(Dataset entries)

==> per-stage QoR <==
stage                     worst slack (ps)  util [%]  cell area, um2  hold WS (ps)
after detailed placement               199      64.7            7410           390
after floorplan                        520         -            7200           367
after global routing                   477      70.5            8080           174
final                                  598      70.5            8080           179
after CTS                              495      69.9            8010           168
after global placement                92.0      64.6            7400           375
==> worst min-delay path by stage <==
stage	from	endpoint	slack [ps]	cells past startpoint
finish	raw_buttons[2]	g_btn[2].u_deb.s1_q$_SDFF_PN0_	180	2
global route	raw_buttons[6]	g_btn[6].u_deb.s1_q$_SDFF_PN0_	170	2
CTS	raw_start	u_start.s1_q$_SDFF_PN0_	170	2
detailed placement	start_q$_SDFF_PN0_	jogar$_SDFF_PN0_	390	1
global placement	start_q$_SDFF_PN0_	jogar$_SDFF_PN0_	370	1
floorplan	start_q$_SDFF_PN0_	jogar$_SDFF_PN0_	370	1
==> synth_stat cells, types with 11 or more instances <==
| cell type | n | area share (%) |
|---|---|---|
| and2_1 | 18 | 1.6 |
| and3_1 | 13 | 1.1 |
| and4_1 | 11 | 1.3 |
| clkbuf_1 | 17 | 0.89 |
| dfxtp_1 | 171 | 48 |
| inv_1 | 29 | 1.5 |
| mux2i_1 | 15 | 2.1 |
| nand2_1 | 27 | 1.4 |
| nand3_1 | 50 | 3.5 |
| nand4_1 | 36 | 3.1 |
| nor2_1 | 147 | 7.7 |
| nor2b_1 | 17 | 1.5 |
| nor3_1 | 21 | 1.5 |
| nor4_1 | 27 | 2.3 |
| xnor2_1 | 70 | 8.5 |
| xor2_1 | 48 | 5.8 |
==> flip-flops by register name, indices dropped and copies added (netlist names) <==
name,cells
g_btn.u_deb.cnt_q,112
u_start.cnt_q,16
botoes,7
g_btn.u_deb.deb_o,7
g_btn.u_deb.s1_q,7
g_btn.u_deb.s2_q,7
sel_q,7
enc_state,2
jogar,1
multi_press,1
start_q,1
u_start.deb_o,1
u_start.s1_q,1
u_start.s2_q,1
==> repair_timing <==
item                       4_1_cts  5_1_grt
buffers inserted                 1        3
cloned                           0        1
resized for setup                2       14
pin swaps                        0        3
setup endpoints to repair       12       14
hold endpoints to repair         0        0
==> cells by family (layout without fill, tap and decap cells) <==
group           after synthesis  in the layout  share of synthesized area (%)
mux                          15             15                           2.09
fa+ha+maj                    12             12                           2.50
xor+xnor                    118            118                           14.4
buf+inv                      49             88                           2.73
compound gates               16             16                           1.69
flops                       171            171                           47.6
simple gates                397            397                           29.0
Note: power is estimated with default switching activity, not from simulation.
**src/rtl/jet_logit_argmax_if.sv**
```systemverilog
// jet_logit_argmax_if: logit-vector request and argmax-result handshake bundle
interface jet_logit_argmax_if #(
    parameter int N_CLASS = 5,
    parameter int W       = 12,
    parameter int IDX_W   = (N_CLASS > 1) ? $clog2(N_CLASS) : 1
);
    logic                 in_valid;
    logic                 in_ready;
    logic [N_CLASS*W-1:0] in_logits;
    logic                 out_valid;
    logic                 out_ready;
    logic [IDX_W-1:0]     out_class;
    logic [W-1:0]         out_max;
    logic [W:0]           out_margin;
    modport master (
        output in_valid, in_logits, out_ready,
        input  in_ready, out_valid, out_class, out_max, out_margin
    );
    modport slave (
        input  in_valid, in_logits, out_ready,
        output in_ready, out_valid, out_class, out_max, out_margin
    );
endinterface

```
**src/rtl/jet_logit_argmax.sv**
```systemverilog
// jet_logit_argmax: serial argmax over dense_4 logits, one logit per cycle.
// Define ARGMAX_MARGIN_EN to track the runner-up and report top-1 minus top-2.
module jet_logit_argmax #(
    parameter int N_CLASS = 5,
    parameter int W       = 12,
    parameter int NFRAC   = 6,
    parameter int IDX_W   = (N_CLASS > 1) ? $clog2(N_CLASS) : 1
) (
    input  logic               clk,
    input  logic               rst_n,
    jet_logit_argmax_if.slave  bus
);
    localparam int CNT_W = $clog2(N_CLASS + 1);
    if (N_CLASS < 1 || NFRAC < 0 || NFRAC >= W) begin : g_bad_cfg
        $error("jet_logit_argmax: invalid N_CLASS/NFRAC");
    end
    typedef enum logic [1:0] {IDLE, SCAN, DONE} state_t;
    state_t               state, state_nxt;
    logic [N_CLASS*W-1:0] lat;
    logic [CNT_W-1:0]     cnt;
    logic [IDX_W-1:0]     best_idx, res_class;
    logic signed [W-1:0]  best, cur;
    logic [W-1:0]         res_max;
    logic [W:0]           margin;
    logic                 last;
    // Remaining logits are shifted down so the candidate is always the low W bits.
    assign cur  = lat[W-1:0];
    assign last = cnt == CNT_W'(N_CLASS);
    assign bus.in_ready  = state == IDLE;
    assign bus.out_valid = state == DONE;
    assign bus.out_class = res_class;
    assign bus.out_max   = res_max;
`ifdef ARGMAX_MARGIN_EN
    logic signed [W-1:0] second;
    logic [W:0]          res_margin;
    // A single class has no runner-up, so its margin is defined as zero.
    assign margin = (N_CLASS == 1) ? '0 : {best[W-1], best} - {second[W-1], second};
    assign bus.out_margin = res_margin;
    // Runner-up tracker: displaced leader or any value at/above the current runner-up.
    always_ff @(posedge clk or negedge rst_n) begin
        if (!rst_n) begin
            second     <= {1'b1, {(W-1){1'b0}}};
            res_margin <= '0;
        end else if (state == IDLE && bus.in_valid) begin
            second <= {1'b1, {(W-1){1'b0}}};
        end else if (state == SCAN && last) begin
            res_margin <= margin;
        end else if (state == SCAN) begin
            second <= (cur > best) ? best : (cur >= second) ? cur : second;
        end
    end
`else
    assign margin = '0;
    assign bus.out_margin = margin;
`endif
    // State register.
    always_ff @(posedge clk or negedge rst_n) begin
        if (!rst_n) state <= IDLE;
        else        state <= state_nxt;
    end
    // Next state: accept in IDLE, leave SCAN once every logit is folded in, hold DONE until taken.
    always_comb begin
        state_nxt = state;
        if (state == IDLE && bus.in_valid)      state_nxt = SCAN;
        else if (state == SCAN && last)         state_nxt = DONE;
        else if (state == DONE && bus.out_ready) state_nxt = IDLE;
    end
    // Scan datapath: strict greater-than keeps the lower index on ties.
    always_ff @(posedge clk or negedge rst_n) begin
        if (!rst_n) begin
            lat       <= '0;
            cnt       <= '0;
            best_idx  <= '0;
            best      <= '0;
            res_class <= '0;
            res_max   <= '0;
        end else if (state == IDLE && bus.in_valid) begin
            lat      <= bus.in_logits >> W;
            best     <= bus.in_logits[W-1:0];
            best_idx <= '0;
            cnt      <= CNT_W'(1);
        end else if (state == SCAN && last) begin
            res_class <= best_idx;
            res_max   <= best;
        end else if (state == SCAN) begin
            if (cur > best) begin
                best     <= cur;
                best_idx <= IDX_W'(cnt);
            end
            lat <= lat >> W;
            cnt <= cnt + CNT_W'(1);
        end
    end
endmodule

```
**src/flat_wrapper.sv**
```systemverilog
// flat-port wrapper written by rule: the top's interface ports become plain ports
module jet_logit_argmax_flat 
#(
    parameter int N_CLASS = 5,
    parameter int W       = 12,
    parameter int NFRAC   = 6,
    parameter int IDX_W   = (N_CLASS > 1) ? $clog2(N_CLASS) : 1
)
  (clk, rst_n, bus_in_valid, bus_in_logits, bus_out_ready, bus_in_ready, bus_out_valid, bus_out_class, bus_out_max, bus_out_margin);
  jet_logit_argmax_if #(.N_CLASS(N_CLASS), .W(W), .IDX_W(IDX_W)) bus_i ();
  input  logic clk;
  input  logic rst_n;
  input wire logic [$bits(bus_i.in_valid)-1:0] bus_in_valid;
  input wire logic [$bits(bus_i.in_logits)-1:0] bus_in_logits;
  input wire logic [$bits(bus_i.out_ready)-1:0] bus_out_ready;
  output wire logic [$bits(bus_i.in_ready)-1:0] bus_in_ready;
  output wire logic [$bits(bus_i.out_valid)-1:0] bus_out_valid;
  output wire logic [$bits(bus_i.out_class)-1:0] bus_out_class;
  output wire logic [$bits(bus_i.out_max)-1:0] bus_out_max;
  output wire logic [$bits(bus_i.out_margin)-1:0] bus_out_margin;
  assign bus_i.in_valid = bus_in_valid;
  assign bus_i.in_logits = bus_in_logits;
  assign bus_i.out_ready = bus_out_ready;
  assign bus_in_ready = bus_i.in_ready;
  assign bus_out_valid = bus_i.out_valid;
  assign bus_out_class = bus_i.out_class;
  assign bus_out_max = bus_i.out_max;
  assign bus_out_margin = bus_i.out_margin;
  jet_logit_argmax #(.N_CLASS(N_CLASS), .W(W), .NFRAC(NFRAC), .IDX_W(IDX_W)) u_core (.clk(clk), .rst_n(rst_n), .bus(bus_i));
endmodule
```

* Your objective
Lines containing the word "global": how many are there in the data above? Reply with only that number.

* Solution to this problem
4